Whether you know it or not, you do have a financial plan. The point to consider is that every one of us wants to achieve certain financial goals, such as a comfortable retirement, being debt free, or building an estate. Having a financial plan is like having a map - it lets you know where to turn and when to do it, so that you use the most optimal route while minimizing wrong turns.

 

A good financial plan would consider laws, taxes, insurances, and investments - and this is where an independent financial planner is most valuable. The value of a financial plan is often overlooked despite it being one of the most beneficial tools to anyones life goals. ​

How can i get the most return on my investment?

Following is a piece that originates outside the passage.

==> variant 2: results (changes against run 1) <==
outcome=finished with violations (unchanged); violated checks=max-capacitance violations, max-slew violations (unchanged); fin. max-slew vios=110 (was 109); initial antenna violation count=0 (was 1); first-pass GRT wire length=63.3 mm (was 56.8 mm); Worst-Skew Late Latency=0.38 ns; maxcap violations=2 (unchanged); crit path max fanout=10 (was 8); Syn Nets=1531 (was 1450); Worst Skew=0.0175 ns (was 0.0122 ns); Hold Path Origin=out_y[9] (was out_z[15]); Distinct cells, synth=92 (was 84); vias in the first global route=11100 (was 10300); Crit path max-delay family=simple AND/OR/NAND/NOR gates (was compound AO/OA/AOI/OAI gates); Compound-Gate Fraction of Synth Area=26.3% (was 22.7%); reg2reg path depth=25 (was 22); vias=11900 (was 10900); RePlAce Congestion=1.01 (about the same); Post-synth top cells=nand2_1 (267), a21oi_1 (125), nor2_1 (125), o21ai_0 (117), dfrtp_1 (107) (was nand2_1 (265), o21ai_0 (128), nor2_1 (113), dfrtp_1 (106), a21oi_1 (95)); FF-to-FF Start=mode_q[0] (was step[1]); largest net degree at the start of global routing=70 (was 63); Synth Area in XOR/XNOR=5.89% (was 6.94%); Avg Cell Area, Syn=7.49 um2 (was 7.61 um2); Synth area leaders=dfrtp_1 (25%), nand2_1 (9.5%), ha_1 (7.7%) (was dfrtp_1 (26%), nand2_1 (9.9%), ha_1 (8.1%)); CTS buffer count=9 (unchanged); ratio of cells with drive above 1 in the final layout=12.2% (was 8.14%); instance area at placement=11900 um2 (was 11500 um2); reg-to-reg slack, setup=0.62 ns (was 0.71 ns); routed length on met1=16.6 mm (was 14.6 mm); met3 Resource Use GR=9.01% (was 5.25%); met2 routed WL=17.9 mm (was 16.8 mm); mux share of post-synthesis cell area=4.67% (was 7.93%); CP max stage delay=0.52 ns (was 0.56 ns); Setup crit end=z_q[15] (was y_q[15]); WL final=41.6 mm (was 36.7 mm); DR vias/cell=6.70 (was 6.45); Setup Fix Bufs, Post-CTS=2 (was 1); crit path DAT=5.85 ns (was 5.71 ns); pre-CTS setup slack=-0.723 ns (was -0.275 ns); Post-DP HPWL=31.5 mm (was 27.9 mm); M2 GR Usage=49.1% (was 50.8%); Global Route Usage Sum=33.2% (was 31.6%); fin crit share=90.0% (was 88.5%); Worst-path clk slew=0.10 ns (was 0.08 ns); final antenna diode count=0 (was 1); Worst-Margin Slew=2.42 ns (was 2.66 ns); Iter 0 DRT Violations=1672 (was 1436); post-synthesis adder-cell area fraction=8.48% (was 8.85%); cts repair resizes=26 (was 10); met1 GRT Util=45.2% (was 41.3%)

For the day-to-day investor or regular market investor, the best and easiest investments are Index Funds and Daily Cost Averaging. Having said that, there is no one size fits all solution in to this question and every financial situation has its own unique answer. 

Should i have an RESP?

Generally speaking, an RESP is one of the greatest ways to invest for future education whether it is for yourself or your child. There are alternative ways to invest for future education however there is widespread agreement among professionals that an RESP should be used before other saving methods such as insurance products or other saving products. 

 

Contact us to figure out where you should invest your RESP's!

how much life insurance should i have?

This is a great question - and one of the most difficult to ask oneself. The amount of life insurance depends on your current net worth, assets, liabilities, and potential for future income. From a legal point of view if you're between the ages of 18-55 you cannot purchase more than 20 times more than your income in life insurance. 

             

what insurances do i need for my business?

Every business is different. Based on whether your business is a sole proprietorship, partnership or corporation, the answer can change. Just as important to consider is the stage that your business is at and the number of employees you employ.

 

Generally speaking, the first and foremost insurance you can have is General Liability Coverage. From there you can set up an array of life insurances, critical insurances, and many different types of health insurances based on the type of business. At different stages of your business your needs will vary significantly which again takes us back to the Goldilocks Principle - that there is no once size fits all solution.

 

Knowing what kind of insurances and coverages you need for different aspects of your business can sometimes be overwhelming. Please contact us to help you determine what coverages you may need. 

If I have life insurance at work, do I still need to purchase my own?

In my experience, I have seen people who have more than adequate life insurance through their benefits package. But more often than not, we are not adequately covered with the employer benefits package. In some cases I have seen families with needs of over $1 million in life insurance while the employer only covered twice their salary in life insurance. 

This is something that once again depends on each unique situation. You can use this calculator to estimate how much insurance you need and then compare your need to the coverage you currently have.

What if I am just starting out - without a lot of money?

Saving has to start somewhere. Many of my younger clients say the anxiety in their life has decreased significantly when they have saved a few thousand dollars. Knowing that you have savings makes one feel more at ease. But the answer to this question has to be based on several different criteria: how much debt do you have? What interest rate are you paying for your current debt? What is your income? Do you have a RESP contribution room? Do you have a TFSA? What are your saving goals? What is your personality, are you a risk avoider or risk taker?

 

All these questions factor in your tailored financial plan. You may consider starting out with a 5-year plan, and gradually move toward long-term financial goals.